Below are some records. Print exactly the lines between the one holding "# Layout: the standard flow, with" and the one holding "set_input_delay 5.0000 -clock", inclusive, and nothing else.

Start of Block

This is an optimization exercise on Yosys and OpenROAD, whose aim is small area and a short achievable clock period, not a production implementation. The RTL was checked by simulation tests, not by an equivalence proof against the original design. No driver is modelled on the clock port, so clocking that relies on it looks cheaper here than on a real chip.

==> 07-24: inputs <==
==> flow/design.v <==
module franel_tx (
    input  wire         clk,
    input  wire         rst,         
    input  wire         load,        
    input  wire [3:0]   ftype,       
    input  wire [2:0]   ln,          
    input  wire [31:0]  cf,          
    input  wire [255:0] groups,      
    output wire [39:0]  blk,         
    output wire         blk_valid,
    output wire [2:0]   blk_idx      
);
    integer b, t;
    wire [3:0] seq_in = cf[23:20];
    reg  [295:0] fi;                 
    always @* begin
        for (t = 0; t < 4; t = t + 1) begin
            fi[t]     = ftype[3 - t];
            fi[4 + t] = seq_in[3 - t];
        end
        for (t = 0; t < 32; t = t + 1)
            fi[8 + t] = cf[31 - t];
        for (t = 0; t < 256; t = t + 1)
            fi[40 + t] = groups[(t & ~3) + 3 - (t & 3)];
    end
    reg [30:0] s0;
    reg [30:0] k0;                   
    reg        k1;
    integer    i1;
    always @* begin
        s0 = {27'h2D5A5A0, 4'd0} | {24'd0, ln, seq_in};
        for (i1 = 0; i1 < 31; i1 = i1 + 1) begin
            k1     = s0[30] ^ s0[27];
            k0[i1] = k1;
            s0     = {s0[29:0], k1};
        end
    end
    reg         busy;
    reg  [2:0]  idx;
    reg  [39:0] br;                  
    localparam [256:0] POL = {{62{1'b0}}, {39{1'b1}}, {39{1'b0}}, {39{1'b1}}, {39{1'b0}}, {39{1'b1}}};
    reg  [256:0] d;
    reg  [30:0] s;                   
    reg  [15:0] cr;                  
    reg [38:0] v;                    
    reg [30:0] sn;
    reg [15:0] g, ci, co;
    reg [38:0] w;                    
    reg [38:0] q;
    reg [22:0] qg;
    reg [22:0] r0;                   
    reg [30:0] kc;                   
    reg [38:0] nb;
    reg        x, kk;
    always @* begin
        sn = s;
        for (b = 0; b < 39; b = b + 1) begin
            kk   = sn[30] ^ sn[27];
            v[b] = kk;
            sn   = {sn[29:0], kk};
        end
        r0 = br[22:0];
        kc = 31'h2D5A5A00;
        for (b = 8; b < 23; b = b + 1) begin
            kk    = kc[30] ^ kc[27];
            r0[b] = br[b] ^ kk;
            kc    = {kc[29:0], kk};
        end
        for (b = 0; b < 23; b = b + 1) begin
            x = r0[b];
            if (b < 16)  x = x ^ 1'b1;
            if (b >= 4)  x = x ^ qg[b - 4];
            if (b >= 11) x = x ^ qg[b - 11];
            if (b >= 16) x = x ^ qg[b - 16];
            qg[b] = x;
        end
        for (b = 0; b < 16; b = b + 1) begin
            x = qg[22 - b];
            if (b >= 5)  x = x ^ qg[27 - b];
            if (b >= 12) x = x ^ qg[34 - b];
            g[b] = x;
        end
        for (b = 0; b < 16; b = b + 1)
            w[b] = br[23 + b] ^ s[15 - b];
        w[38:16] = ~d[22:0];
        ci = (idx == 3'd0) ? g : cr;
        for (b = 0; b < 39; b = b + 1) begin
            x = w[b];
            if (b < 16)  x = x ^ ci[15 - b];
            if (b >= 4)  x = x ^ q[b - 4];
            if (b >= 11) x = x ^ q[b - 11];
            if (b >= 16) x = x ^ q[b - 16];
            q[b] = x;
        end
        for (b = 0; b < 16; b = b + 1) begin
            x = q[38 - b];
            if (b >= 5)  x = x ^ q[43 - b];
            if (b >= 12) x = x ^ q[50 - b];
            co[b] = x;
        end
        nb = ~d[38:0];
        if (idx == 3'd6)
            for (b = 0; b < 16; b = b + 1)
                nb[23 + b] = co[15 - b];
        nb = nb ^ v;
    end
    reg [38:0] b0;
    integer    i2;
    always @* begin
        b0 = fi[38:0];
        for (i2 = 8; i2 < 39; i2 = i2 + 1)
            b0[i2] = fi[i2] ^ k0[i2 - 8];
    end
    always @(posedge clk) begin
        if (rst)
            busy <= 1'b0;
        else if (load)
            busy <= 1'b1;
        else if (idx == 3'd7)
            busy <= 1'b0;
        idx <= load ? 3'd0 : idx + 3'd1;
        if (load) begin
            br <= {~b0[38], b0};
            s  <= s0;
        end else begin
            br <= {~nb[38], nb};
            s  <= sn;
        end
        cr <= co;
        d[217:0]   <= load ? fi[256:39] ^ POL[217:0] : d[256:39] ^ POL[217:0] ^ POL[256:39];
        d[256:218] <= fi[295:257];
    end
    assign blk       = br;
    assign blk_valid = busy;
    assign blk_idx   = idx;
endmodule
==> flow/flow/run.sh <==
#!/bin/bash
# Layout: the standard flow, with two changes to how it is made:
#  - the port buffers are sky130_fd_sc_hd__buf_1 instead of the flow's default pick;
#  - after CTS, repair_timing is asked for more setup slack than the clock period needs
#    (post_cts.tcl), so the critical paths are sized and buffered.
set -euo pipefail
here=$(pwd)
export BUFFER_PORTS_ARGS="-buffer_cell sky130_fd_sc_hd__buf_1"
export POST_CTS_TCL="$here/flow/post_cts.tcl"
export MY_SETUP_MARGIN=19.0
export MY_TNS=0
bash standard.sh > "$here/standard_flow.log" 2>&1
==> flow/flow/post_cts.tcl <==
# Sourced by ORFS's cts.tcl after its own repair: push setup timing past the 25 ns
# target (worst path only), then legalise the placement again.
repair_timing -setup -setup_margin $::env(MY_SETUP_MARGIN) -repair_tns $::env(MY_TNS) -verbose
detailed_placement
check_placement -verbose
==> flow/standard.sh <==
#!/bin/bash
# synth_recipe.tcl (not shown) runs the flow's synth.tcl, then flattens the netlist and writes it again
# the make line also repeats each setting of config.mk as NAME=value (left out here)
make -C /OpenROAD-flow-scripts/flow DESIGN_CONFIG=/design/flow/config.mk WORK_HOME=/design/flow/orfs CLKGATE_MAP_FILE= SYNTH_SCRIPT=/design/flow/synth_recipe.tcl "${@:-finish}"
==> flow/config.mk <==
export PLATFORM = sky130hd
export DESIGN_NAME = franel_tx
export DESIGN_NICKNAME = franel_tx
export VERILOG_FILES = /design/flow/design.v
export SDC_FILE = /design/flow/constraint.sdc
export NUM_CORES = 4
export LEC_CHECK = 0
export CAP_MARGIN = 20
export CORE_MARGIN = 2
export CORE_UTILIZATION = 65
export CTS_BUF_LIST = sky130_fd_sc_hd__clkbuf_8
export SLEW_MARGIN = 20
==> flow/constraint.sdc <==
create_clock -name core_clock -period 25.0 [get_ports {clk}]
set_input_delay 5.0000 -clock core_clock [delete_from_list [all_inputs] [get_ports {clk}]]
set_output_delay 5.0000 -clock core_clock [all_outputs]
set_load 0.01 [all_outputs]
==> 10-22 (differences from 07-24) <==
--- a/flow/design.v
+++ b/flow/design.v
@@ -51,3 +51,2 @@
     reg [22:0] r0;                   
-    reg [30:0] kc;                   
     reg [38:0] nb;
@@ -61,9 +60,3 @@
         end
-        r0 = br[22:0];
-        kc = 31'h2D5A5A00;
-        for (b = 8; b < 23; b = b + 1) begin
-            kk    = kc[30] ^ kc[27];
-            r0[b] = br[b] ^ kk;
-            kc    = {kc[29:0], kk};
-        end
+        r0 = fi[22:0];
         for (b = 0; b < 23; b = b + 1) begin
@@ -85,3 +78,3 @@
         w[38:16] = ~d[22:0];
-        ci = (idx == 3'd0) ? g : cr;
+        ci = cr;
         for (b = 0; b < 39; b = b + 1) begin
@@ -128,3 +121,3 @@
         end
-        cr <= co;
+        cr <= load ? g : co;
         d[217:0]   <= load ? fi[256:39] ^ POL[217:0] : d[256:39] ^ POL[217:0] ^ POL[256:39];
Settings changed: CTS_BUF_LIST sky130_fd_sc_hd__clkbuf_8 to sky130_fd_sc_hd__clkbuf_16, CTS_CLUSTER_DIAMETER set to 80, CTS_CLUSTER_SIZE set to 30.
==> 08-04 (differences from 07-24) <==
==> flow/design.v, changed modules only <==
module franel_tx (
    input  wire         clk,
    input  wire         rst,         
    input  wire         load,        
    input  wire [3:0]   ftype,       
    input  wire [2:0]   ln,          
    input  wire [31:0]  cf,          
    input  wire [255:0] groups,      
    output wire [39:0]  blk,         
    output wire         blk_valid,
    output wire [2:0]   blk_idx      
);
    integer b, t;
    wire [3:0] seq_in = cf[23:20];
    reg  [295:0] fi;                 
    always @* begin
        for (t = 0; t < 4; t = t + 1) begin
            fi[t]     = ftype[3 - t];
            fi[4 + t] = seq_in[3 - t];
        end
        for (t = 0; t < 32; t = t + 1)
            fi[8 + t] = cf[31 - t];
        for (t = 0; t < 256; t = t + 1)
            fi[40 + t] = groups[(t & ~3) + 3 - (t & 3)];
    end
    reg [30:0] s0;
    reg [30:0] k0;                   
    reg        k1;
    integer    i1;
    always @* begin
        s0 = {27'h2D5A5A0, 4'd0} | {24'd0, ln, seq_in};
        for (i1 = 0; i1 < 31; i1 = i1 + 1) begin
            k1     = s0[30] ^ s0[27];
            k0[i1] = k1;
            s0     = {s0[29:0], k1};
        end
    end
    reg         busy;
    reg  [2:0]  idx;
    reg  [39:0] br;                  
    reg  [256:0] d;                  
    reg  [30:0] s;                   
    reg  [15:0] cr;                  
    reg [38:0] v;                    
    reg [30:0] sn;
    reg [15:0] g, ci, co;
    reg [38:0] w;                    
    reg [22:0] r0;                   
    reg [30:0] kc;                   
    reg [38:0] nb;
    reg        x, kk;
    always @* begin
        sn = s;
        for (b = 0; b < 39; b = b + 1) begin
            kk   = sn[30] ^ sn[27];
            v[b] = kk;
            sn   = {sn[29:0], kk};
        end
        r0 = br[22:0];
        kc = 31'h2D5A5A00;
        for (b = 8; b < 23; b = b + 1) begin
            kk    = kc[30] ^ kc[27];
            r0[b] = br[b] ^ kk;
            kc    = {kc[29:0], kk};
        end
        g = 16'hFFFF;
        for (b = 0; b < 23; b = b + 1) begin
            x = g[15] ^ r0[b];
            g = {g[14:0], 1'b0} ^ (x ? 16'h1021 : 16'h0000);
        end
        for (b = 0; b < 16; b = b + 1)
            w[b] = br[23 + b] ^ s[15 - b];
        w[38:16] = d[22:0];
        ci = (idx == 3'd0) ? g : cr;
        co = ci;
        for (b = 0; b < 39; b = b + 1) begin
            x  = co[15] ^ w[b];
            co = {co[14:0], 1'b0} ^ (x ? 16'h1021 : 16'h0000);
        end
        nb = d[38:0];
        if (idx == 3'd6)
            for (b = 0; b < 16; b = b + 1)
                nb[23 + b] = co[15 - b];
        nb = nb ^ v;
    end
    reg [38:0] b0;
    integer    i2;
    always @* begin
        b0 = fi[38:0];
        for (i2 = 8; i2 < 39; i2 = i2 + 1)
            b0[i2] = fi[i2] ^ k0[i2 - 8];
    end
    always @(posedge clk) begin
        if (rst)
            busy <= 1'b0;
        else if (load)
            busy <= 1'b1;
        else if (idx == 3'd7)
            busy <= 1'b0;
        idx <= load ? 3'd0 : idx + 3'd1;
        if (load) begin
            br <= {~b0[38], b0};
            s  <= s0;
        end else begin
            br <= {~nb[38], nb};
            s  <= sn;
        end
        cr <= co;
        d[217:0]   <= load ? fi[256:39] : d[256:39];
        d[256:218] <= fi[295:257];
    end
    assign blk       = br;
    assign blk_valid = busy;
    assign blk_idx   = idx;
endmodule
==> flow/run.sh (new file) <==
#!/bin/bash
# synth_recipe.tcl (not shown) runs the flow's synth.tcl, then flattens the netlist and writes it again
# the make line also repeats each setting of config.mk as NAME=value (left out here)
make -C /OpenROAD-flow-scripts/flow DESIGN_CONFIG=/design/flow/config.mk WORK_HOME=/design/flow/orfs CLKGATE_MAP_FILE= SYNTH_SCRIPT=/design/flow/synth_recipe.tcl finish
Settings changed: CORE_UTILIZATION 65 to 40, CTS_BUF_LIST sky130_fd_sc_hd__clkbuf_8 to not set.
removed: flow/flow/run.sh
removed: flow/flow/post_cts.tcl
removed: flow/standard.sh
==> 07-25 (differences from 07-24) <==
--- a/flow/design.v
+++ b/flow/design.v
@@ -51,3 +51,2 @@
     reg [22:0] r0;                   
-    reg [30:0] kc;                   
     reg [38:0] nb;
@@ -61,9 +60,3 @@
         end
-        r0 = br[22:0];
-        kc = 31'h2D5A5A00;
-        for (b = 8; b < 23; b = b + 1) begin
-            kk    = kc[30] ^ kc[27];
-            r0[b] = br[b] ^ kk;
-            kc    = {kc[29:0], kk};
-        end
+        r0 = fi[22:0];
         for (b = 0; b < 23; b = b + 1) begin
@@ -85,3 +78,3 @@
         w[38:16] = ~d[22:0];
-        ci = (idx == 3'd0) ? g : cr;
+        ci = cr;
         for (b = 0; b < 39; b = b + 1) begin
@@ -128,3 +121,3 @@
         end
-        cr <= co;
+        cr <= load ? g : co;
         d[217:0]   <= load ? fi[256:39] ^ POL[217:0] : d[256:39] ^ POL[217:0] ^ POL[256:39];
==> flow/flow/run.sh (replaced) <==
#!/bin/bash
# Layout: the standard flow (standard.sh), with these changes to how it is made:
#  - synthesis is the standard flow's synthesis script with one change: abc maps with
#    abc_area_nf.script (my_synth.tcl); registers come from dfflibmap as before;
#  - the port buffers are sky130_fd_sc_hd__buf_1 instead of the flow's default pick;
#  - after CTS, repair_timing is asked for more setup slack than the clock period
#    needs (post_cts.tcl), worst path only, so the critical paths get sized.
set -euo pipefail
here=$(pwd)
export BUFFER_PORTS_ARGS="-buffer_cell sky130_fd_sc_hd__buf_1"
export POST_CTS_TCL="$here/flow/post_cts.tcl"
export MY_SETUP_MARGIN=19.0
export MY_TNS=0
export MY_ABC_SCRIPT="$here/flow/abc_area_nf.script"
bash standard.sh SYNTH_SCRIPT="$here/flow/my_synth.tcl" > "$here/standard_flow.log" 2>&1
grep -q "my_synth: abc" orfs/logs/*/franel_tx/base/1_2_yosys.log
==> flow/flow/abc_area_nf.script (new file) <==
&get -n
&st
&dch -f
&nf -R 1000
&put
==> flow/flow/my_synth.tcl (new file) <==
# The standard synthesis script (synth_recipe.tcl), unchanged except that
# ORFS's abc call maps with the script in MY_ABC_SCRIPT (area-oriented &nf
# with area recovery, no buffering or gate sizing) instead of abc_speed.script.
# Registers are mapped by dfflibmap before abc, so they are the same as the
# standard synthesis's.
proc abc {args} {
  set i [lsearch -exact $args -script]
  if {$i >= 0} { lset args [expr {$i + 1}] $::env(MY_ABC_SCRIPT) }
  puts "my_synth: abc $args"
  yosys abc {*}$args
}
proc synth {args} { yosys synth -nofsm -noshare {*}$args }
source $::env(SCRIPTS_DIR)/synth.tcl
# left out here: clear keep_hierarchy, flatten, clean up, hide names made inside functions, write 1_2_yosys.v
Settings changed: CTS_BUF_LIST sky130_fd_sc_hd__clkbuf_8 to sky130_fd_sc_hd__clkbuf_16, CTS_CLUSTER_DIAMETER set to 80, CTS_CLUSTER_SIZE set to 30.
==> notes.md <==
- 07-24 produced a clean layout. 08-04 completed with no timing, DRC or antenna violations. 07-25 finished with timing, DRC and antenna clean. 10-22 completed without violations.
- In 10-22 the area after synthesis is smaller than in 07-24, by 3.1%.
- The lowest core utilization belongs to 08-04, the highest to 07-24.
- First-iteration DRC count, highest first: 10-22, 07-24, 07-25, 08-04.
- Cell area: 08-04 > 07-24 > 10-22 > 07-25.

separate check: timing with driven ports:
In the flow no input, the clock included, has a driving cell. The finished layouts below were timed again as built, in two steps. Step 1: set_driving_cell puts a clkbuf_16 on clk and a buf_2 on each other input, an assumption about the parent block. Step 2, shift: input delay + t, output delay - t, t = (earliest + latest rising clock arrival at the registers) / 2. This alone moves slack from input paths to output paths. Slacks: no drivers / after step 1 / after step 2; pairs: no drivers / after step 1.
| run | shift t [ns] | slack for setup (ns) | worst setup path after step 2 | clock arrival spread, ns |
|---|---|---|---|---|
| 07-24 | 0.607 | 18.893 / 18.861 / 18.275 | input to register | 0.024 / 0.025 |
| 10-22 | 0.536 | 18.885 / 18.890 / 18.362 | input to register | 0.026 / 0.026 |
| 08-04 | 0.564 | 18.156 / 18.162 / 17.598 | input to register | 0.013 / 0.013 |
| 07-25 | 0.536 | 18.693 / 18.704 / 18.168 | input to register | 0.013 / 0.012 |
After both steps every run listed still meets setup and hold. The setup slack of 07-24, which loses most, moves by -0.032 ns with the drivers and by -0.618 ns with both steps.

End of Block

SOLVED PROBLEM →
# Layout: the standard flow, with two changes to how it is made:
#  - the port buffers are sky130_fd_sc_hd__buf_1 instead of the flow's default pick;
#  - after CTS, repair_timing is asked for more setup slack than the clock period needs
#    (post_cts.tcl), so the critical paths are sized and buffered.
set -euo pipefail
here=$(pwd)
export BUFFER_PORTS_ARGS="-buffer_cell sky130_fd_sc_hd__buf_1"
export POST_CTS_TCL="$here/flow/post_cts.tcl"
export MY_SETUP_MARGIN=19.0
export MY_TNS=0
bash standard.sh > "$here/standard_flow.log" 2>&1
==> flow/flow/post_cts.tcl <==
# Sourced by ORFS's cts.tcl after its own repair: push setup timing past the 25 ns
# target (worst path only), then legalise the placement again.
repair_timing -setup -setup_margin $::env(MY_SETUP_MARGIN) -repair_tns $::env(MY_TNS) -verbose
detailed_placement
check_placement -verbose
==> flow/standard.sh <==
#!/bin/bash
# synth_recipe.tcl (not shown) runs the flow's synth.tcl, then flattens the netlist and writes it again
# the make line also repeats each setting of config.mk as NAME=value (left out here)
make -C /OpenROAD-flow-scripts/flow DESIGN_CONFIG=/design/flow/config.mk WORK_HOME=/design/flow/orfs CLKGATE_MAP_FILE= SYNTH_SCRIPT=/design/flow/synth_recipe.tcl "${@:-finish}"
==> flow/config.mk <==
export PLATFORM = sky130hd
export DESIGN_NAME = franel_tx
export DESIGN_NICKNAME = franel_tx
export VERILOG_FILES = /design/flow/design.v
export SDC_FILE = /design/flow/constraint.sdc
export NUM_CORES = 4
export LEC_CHECK = 0
export CAP_MARGIN = 20
export CORE_MARGIN = 2
export CORE_UTILIZATION = 65
export CTS_BUF_LIST = sky130_fd_sc_hd__clkbuf_8
export SLEW_MARGIN = 20
==> flow/constraint.sdc <==
create_clock -name core_clock -period 25.0 [get_ports {clk}]
set_input_delay 5.0000 -clock core_clock [delete_from_list [all_inputs] [get_ports {clk}]]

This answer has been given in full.